アウディは、ミッドサイズモデル『アウディ100』『A6』の歴史を振り返る特別展示会を、ドイツの「アウディ・フォーラム・ネッカーズルム」で開始した。アウディ・トラディションが主催するこの展示会は、4月30日まで開催される。
展示会では、1968年に登場したアウディ100から始まり、8世代にわたるCモデルシリーズの17台が展示されている。アウディ100は4世代にわたり、ゴールデンステアリングホイール賞を5回、カー・オブ・ザ・イヤーを2回、自動車ジャーナリストによるワールドカー・オブ・ザ・イヤーを1回受賞するなど、数々の栄誉に輝いた。その成功は、累計320万台の販売台数に表れている。

アウディ100の開発には興味深い裏話がある。1960年代半ば、フォルクスワーゲンがアウト・ウニオンを買収し、新モデルの開発を禁止した。しかし、当時の技術責任者ルートヴィヒ・クラウスは、この命令を無視し密かに開発を進めた。クラウスの勇気ある決断は報われ、最終的にヴォルフスブルクから開発の許可を得ることができた。
1968年に生産が開始されたアウディ100は、すぐに生産能力の限界に達し、1970年にはネッカーズルム工場に生産を移管した。初代モデルだけで80万台を販売し、その後3世代にわたり、全面亜鉛メッキボディや空力性能の最適化、高効率エンジンなど、数々の革新的技術で「Vorsprung durch Technik(技術による先進)」を体現した。
1994年以降は、アウディA6がアウディ100の成功を引き継いでいる。今回の展示会では、アウディ100の9バリエーションとA6の8バリエーションに加え、2024年モデルのアウディ『RS 6 Avant GT』も展示されている。

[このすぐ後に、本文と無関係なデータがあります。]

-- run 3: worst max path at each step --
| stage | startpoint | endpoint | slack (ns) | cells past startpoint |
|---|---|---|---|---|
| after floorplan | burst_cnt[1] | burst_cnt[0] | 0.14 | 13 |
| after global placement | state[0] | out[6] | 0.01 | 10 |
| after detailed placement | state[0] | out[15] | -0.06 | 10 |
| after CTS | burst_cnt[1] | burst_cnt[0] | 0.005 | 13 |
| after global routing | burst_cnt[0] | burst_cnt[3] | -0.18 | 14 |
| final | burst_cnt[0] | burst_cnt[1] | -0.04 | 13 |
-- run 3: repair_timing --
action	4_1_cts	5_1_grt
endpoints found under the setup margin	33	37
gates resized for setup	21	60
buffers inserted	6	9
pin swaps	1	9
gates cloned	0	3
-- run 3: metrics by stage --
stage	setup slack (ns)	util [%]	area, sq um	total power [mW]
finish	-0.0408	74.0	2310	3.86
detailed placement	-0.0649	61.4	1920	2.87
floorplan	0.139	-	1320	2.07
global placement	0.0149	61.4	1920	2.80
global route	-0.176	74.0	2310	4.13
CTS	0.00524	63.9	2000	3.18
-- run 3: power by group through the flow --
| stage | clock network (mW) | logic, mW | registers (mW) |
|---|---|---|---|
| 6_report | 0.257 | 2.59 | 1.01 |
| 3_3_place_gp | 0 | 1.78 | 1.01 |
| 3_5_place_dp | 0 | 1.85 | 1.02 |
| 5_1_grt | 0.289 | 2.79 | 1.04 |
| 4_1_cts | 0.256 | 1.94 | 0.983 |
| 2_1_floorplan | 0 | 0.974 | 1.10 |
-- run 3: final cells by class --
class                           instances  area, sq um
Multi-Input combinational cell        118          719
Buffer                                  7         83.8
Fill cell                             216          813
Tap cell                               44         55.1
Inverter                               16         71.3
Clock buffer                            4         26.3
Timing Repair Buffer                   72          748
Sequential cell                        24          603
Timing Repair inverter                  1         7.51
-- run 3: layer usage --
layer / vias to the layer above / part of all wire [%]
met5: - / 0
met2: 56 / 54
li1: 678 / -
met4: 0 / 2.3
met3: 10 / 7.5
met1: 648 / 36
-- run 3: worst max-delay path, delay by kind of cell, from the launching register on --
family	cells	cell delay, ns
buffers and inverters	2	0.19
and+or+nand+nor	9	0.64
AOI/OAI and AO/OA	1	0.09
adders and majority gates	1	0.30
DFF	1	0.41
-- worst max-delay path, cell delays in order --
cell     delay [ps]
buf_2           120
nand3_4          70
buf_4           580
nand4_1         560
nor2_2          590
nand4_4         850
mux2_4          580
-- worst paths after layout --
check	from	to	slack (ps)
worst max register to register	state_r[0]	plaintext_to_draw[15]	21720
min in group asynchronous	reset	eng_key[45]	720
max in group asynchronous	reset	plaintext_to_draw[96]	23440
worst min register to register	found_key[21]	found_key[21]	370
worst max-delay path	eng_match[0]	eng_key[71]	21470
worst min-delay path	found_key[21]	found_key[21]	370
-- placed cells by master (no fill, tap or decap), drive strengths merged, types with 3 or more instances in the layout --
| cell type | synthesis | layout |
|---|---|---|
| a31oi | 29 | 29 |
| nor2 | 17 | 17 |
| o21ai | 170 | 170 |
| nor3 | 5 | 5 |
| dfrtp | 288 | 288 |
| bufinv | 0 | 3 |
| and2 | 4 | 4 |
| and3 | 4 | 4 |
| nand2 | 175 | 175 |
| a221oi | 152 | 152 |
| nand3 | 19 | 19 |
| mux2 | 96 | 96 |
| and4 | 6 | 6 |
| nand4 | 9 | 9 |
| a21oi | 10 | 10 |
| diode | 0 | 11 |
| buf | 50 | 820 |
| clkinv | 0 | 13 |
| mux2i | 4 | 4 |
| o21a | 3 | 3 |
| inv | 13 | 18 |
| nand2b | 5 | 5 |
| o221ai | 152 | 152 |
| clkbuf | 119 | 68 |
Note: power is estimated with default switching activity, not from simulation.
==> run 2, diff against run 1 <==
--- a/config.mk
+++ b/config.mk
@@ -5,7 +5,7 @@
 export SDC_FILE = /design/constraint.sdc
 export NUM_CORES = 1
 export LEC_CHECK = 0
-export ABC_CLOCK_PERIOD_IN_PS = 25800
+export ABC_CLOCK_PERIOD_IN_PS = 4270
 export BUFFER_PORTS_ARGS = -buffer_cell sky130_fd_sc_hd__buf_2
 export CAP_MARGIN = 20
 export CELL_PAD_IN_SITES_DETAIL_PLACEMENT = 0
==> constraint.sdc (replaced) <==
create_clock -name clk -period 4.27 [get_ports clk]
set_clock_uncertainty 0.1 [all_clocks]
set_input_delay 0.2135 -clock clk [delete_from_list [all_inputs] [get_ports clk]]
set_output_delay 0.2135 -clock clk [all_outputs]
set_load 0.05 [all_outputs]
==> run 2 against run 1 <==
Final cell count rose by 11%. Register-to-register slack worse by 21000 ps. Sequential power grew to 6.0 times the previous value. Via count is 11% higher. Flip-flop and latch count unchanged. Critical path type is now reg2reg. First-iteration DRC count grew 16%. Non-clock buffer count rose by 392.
`src/rtl/count_ones_chunked.sv`:
```
// Multi-cycle population counter consuming CHUNK_WIDTH bits per cycle.
// Counts ones or zeros, with an optional early finish on an all-zero remainder.
module count_ones_chunked #(
  parameter int INPUT_WIDTH  = 32,
  parameter int CHUNK_WIDTH  = 4,
  parameter int EARLY_EXIT   = 1,
  localparam int OUTPUT_WIDTH = $clog2(INPUT_WIDTH + 1)
) (
  input  logic                    clk,
  input  logic                    rst_n,
  input  logic                    go,
  input  logic                    count_zeros,
  input  logic [INPUT_WIDTH-1:0]  in,
  output logic [OUTPUT_WIDTH-1:0] out,
  output logic                    done,
  output logic                    busy
);

  localparam int NUM_CHUNKS = INPUT_WIDTH / CHUNK_WIDTH;
  localparam int IDX_W =
    (NUM_CHUNKS > 1) ? $clog2(NUM_CHUNKS) : 1;
  localparam int PC_W = $clog2(CHUNK_WIDTH + 1);
  localparam logic [IDX_W-1:0] LAST_IDX =
    IDX_W'(NUM_CHUNKS - 1);

  generate
    if (INPUT_WIDTH < 1 || CHUNK_WIDTH < 1 ||
        (INPUT_WIDTH % CHUNK_WIDTH) != 0) begin : g_bad_cfg
      $error("count_ones_chunked: bad INPUT/CHUNK width");
    end
  endgenerate

  typedef enum logic [1:0] {
    S_IDLE,
    S_COUNT,
    S_DONE
  } state_e;

  state_e                  state_q, state_d;
  logic [INPUT_WIDTH-1:0]  data_q, data_d;
  logic [OUTPUT_WIDTH-1:0] acc_q, acc_d;
  logic [IDX_W-1:0]        idx_q, idx_d;
  logic [OUTPUT_WIDTH-1:0] out_q, out_d;
  logic                    done_q, done_d;

  logic [INPUT_WIDTH-1:0]  data_shr;
  logic [CHUNK_WIDTH-1:0]  chunk;
  logic [PC_W-1:0]         chunk_pc;
  logic [OUTPUT_WIDTH-1:0] sum;
  logic                    last;

  // A single-chunk operand has nothing left after the shift.
  generate
    if (CHUNK_WIDTH >= INPUT_WIDTH) begin : g_one_chunk
      assign data_shr = '0;
    end else begin : g_multi_chunk
      assign data_shr = {{CHUNK_WIDTH{1'b0}},
                         data_q[INPUT_WIDTH-1:CHUNK_WIDTH]};
    end
  endgenerate

  assign chunk = data_q[CHUNK_WIDTH-1:0];

  always_comb begin
    chunk_pc = '0;
    for (int i = 0; i < CHUNK_WIDTH; i++) begin
      chunk_pc = chunk_pc + PC_W'(chunk[i]);
    end
  end

  assign sum  = acc_q + OUTPUT_WIDTH'(chunk_pc);
  assign last = (idx_q == LAST_IDX) ||
                ((EARLY_EXIT != 0) && (data_shr == '0));

  always_comb begin
    state_d = state_q;
    data_d  = data_q;
    acc_d   = acc_q;
    idx_d   = idx_q;
    out_d   = out_q;
    done_d  = done_q;
    unique case (state_q)
      S_IDLE, S_DONE: begin
        if (go) begin
          data_d  = count_zeros ? ~in : in;
          acc_d   = '0;
          idx_d   = '0;
          done_d  = 1'b0;
          state_d = S_COUNT;
        end
      end
      S_COUNT: begin
        acc_d  = sum;
        data_d = data_shr;
        idx_d  = idx_q + IDX_W'(1);
        if (last) begin
          out_d   = sum;
          done_d  = 1'b1;
          state_d = S_DONE;
        end
      end
      default: begin
        state_d = S_IDLE;
      end
    endcase
  end

  always_ff @(posedge clk or negedge rst_n) begin
    if (!rst_n) begin
      state_q <= S_IDLE;
      data_q  <= '0;
      acc_q   <= '0;
      idx_q   <= '0;
      out_q   <= '0;
      done_q  <= 1'b0;
    end else begin
      state_q <= state_d;
      data_q  <= data_d;
      acc_q   <= acc_d;
      idx_q   <= idx_d;
      out_q   <= out_d;
      done_q  <= done_d;
    end
  end

  assign out  = out_q;
  assign done = done_q;
  assign busy = (state_q == S_COUNT);

endmodule

```
==> config.mk <==
export PLATFORM = sky130hd
export DESIGN_NAME = regfile_port_arbiter
export DESIGN_NICKNAME = d
export VERILOG_FILES = /design/src/rtl/regfile_port_arbiter.sv
export SDC_FILE = /design/constraint.sdc
export NUM_CORES = 1
export LEC_CHECK = 0
export BUFFER_PORTS_ARGS = -buffer_cell sky130_fd_sc_hd__buf_2
export CORE_AREA = 4 4 76 78
export CTS_BUF_LIST = sky130_fd_sc_hd__clkbuf_8
export DETAILED_ROUTE_END_ITERATION = 16
export DIE_AREA = 0 0 80 82
export GPL_ROUTABILITY_DRIVEN = 0
export PLACE_DENSITY = 0.72
export REMOVE_ABC_BUFFERS = 1
export SLEW_MARGIN = 20
export SYNTH_ARGS = -nofsm -noshare
export SYNTH_HDL_FRONTEND = slang
export SYNTH_SLANG_ARGS = --single-unit
==> constraint.sdc <==
create_clock -name clk -period 1.4 [get_ports clk]
set_input_delay 0.07 -clock clk [delete_from_list [all_inputs] [get_ports clk]]
set_output_delay 0.07 -clock clk [all_outputs]
set_load 0.05 [all_outputs]
### src/rtl/aexm_dwb_sbuf.sv
// Data-side bus front end: store buffer drain, load bypass, hazard stall.
// Optional feature macro: AEXM_DWB_SBUF_FWD_EN forwards fully covered
// hazarding loads straight from the newest matching buffer entry.
module aexm_dwb_sbuf
  import aexm_dwb_pkg::*;
#(
  parameter int DEPTH = 4
) (
  input  logic        gclk,
  input  logic        grst,
  input  logic        rMEMOP_LD,
  input  logic        rMEMOP_ST,
  input  logic [31:0] rADDR,
  input  logic [3:0]  rDWBSEL,
  input  logic [31:0] aexm_dcache_datao,
  output logic [31:0] aexm_dcache_datai,
  output logic        dstall,
  output logic        sbuf_empty,
  output logic        dwb_stb_o,
  output logic        dwb_we_o,
  output logic [29:0] dwb_adr_o,
  output logic [3:0]  dwb_sel_o,
  output logic [31:0] dwb_dat_o,
  input  logic        dwb_ack_i,
  input  logic [31:0] dwb_dat_i
);

  dwbState_t   state;
  logic        ldDone;
  logic        ldPending;
  logic        fifoFull;
  logic        fifoEmpty;
  logic        anyHit;
  logic        push;
  logic        pop;
  logic        busDone;
  sbuf_entry_t pushEntry;
  sbuf_entry_t headEntry;
  logic        unusedAdrBits;

  assign unusedAdrBits = ^rADDR[1:0];
  assign pushEntry     = '{adr: rADDR[31:2], sel: rDWBSEL, dat: aexm_dcache_datao};
  assign ldPending     = rMEMOP_LD & ~ldDone;
  assign dstall        = ldPending | (rMEMOP_ST & fifoFull);
  assign push          = rMEMOP_ST & ~dstall;
  assign busDone       = dwb_stb_o & dwb_ack_i;
  assign pop           = (state == WR) & busDone;
  assign sbuf_empty    = fifoEmpty & (state != WR);

`ifdef AEXM_DWB_SBUF_FWD_EN
  logic        fwdHit;
  logic        fwdOk;
  sbuf_entry_t fwdEntry;
  assign fwdOk = ldPending & anyHit & fwdHit & selCovers(fwdEntry.sel, rDWBSEL);
`endif

  aexm_sbuf_fifo #(.DEPTH(DEPTH)) uFifo (
    .gclk      (gclk),
    .grst      (grst),
    .push      (push),
    .pushEntry (pushEntry),
    .pop       (pop),
    .matchAdr  (rADDR[31:2]),
    .headEntry (headEntry),
    .full      (fifoFull),
    .empty     (fifoEmpty),
    .anyHit    (anyHit)
`ifdef AEXM_DWB_SBUF_FWD_EN
    ,
    .fwdHit    (fwdHit),
    .fwdEntry  (fwdEntry)
`endif
  );

  // Bus FSM: loads beat the drain, every transfer returns to IDLE so the
  // strobe is low for at least one cycle between transfers.
  always_ff @(posedge gclk) begin
    if (grst) begin
      state             <= IDLE;
      dwb_stb_o         <= 1'b0;
      dwb_we_o          <= 1'b0;
      dwb_adr_o         <= '0;
      dwb_sel_o         <= '0;
      dwb_dat_o         <= '0;
      aexm_dcache_datai <= '0;
      ldDone            <= 1'b0;
    end else begin
      ldDone <= 1'b0;
      case (state)
        IDLE: begin
`ifdef AEXM_DWB_SBUF_FWD_EN
          if (fwdOk) begin
            aexm_dcache_datai <= fwdEntry.dat;
            ldDone            <= 1'b1;
          end else
`endif
          if (ldPending && !anyHit) begin
            state     <= RD;
            dwb_stb_o <= 1'b1;
            dwb_we_o  <= 1'b0;
            dwb_adr_o <= rADDR[31:2];
            dwb_sel_o <= rDWBSEL;
          end else if (!fifoEmpty) begin
            state     <= WR;
            dwb_stb_o <= 1'b1;
            dwb_we_o  <= 1'b1;
            dwb_adr_o <= headEntry.adr;
            dwb_sel_o <= headEntry.sel;
            dwb_dat_o <= headEntry.dat;
          end
        end
        WR: begin
          if (busDone) begin
            state     <= IDLE;
            dwb_stb_o <= 1'b0;
            dwb_we_o  <= 1'b0;
          end
        end
        RD: begin
          if (busDone) begin
            state             <= IDLE;
            dwb_stb_o         <= 1'b0;
            aexm_dcache_datai <= dwb_dat_i;
            ldDone            <= 1'b1;
          end
        end
        default: begin
          state     <= IDLE;
          dwb_stb_o <= 1'b0;
          dwb_we_o  <= 1'b0;
        end
      endcase
    end
  end

endmodule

キュレーターのステファン・フェルバー氏によると、展示される17台の車両はそれぞれ特別な特徴を持っている。系譜の始祖となる「最初の1台」をはじめ、「世界旅行者」「広々とした1台」「長い1台」「傾斜した1台」「つながった1台」「最高の1台」など、ユニークな呼び名が付けられている。
アウディ・フォーラム・ネッカーズルムは月曜から金曜の8時から16時まで開館しており、入場は無料。展示会のガイドツアーも利用可能だ。土日祝日は休館となる。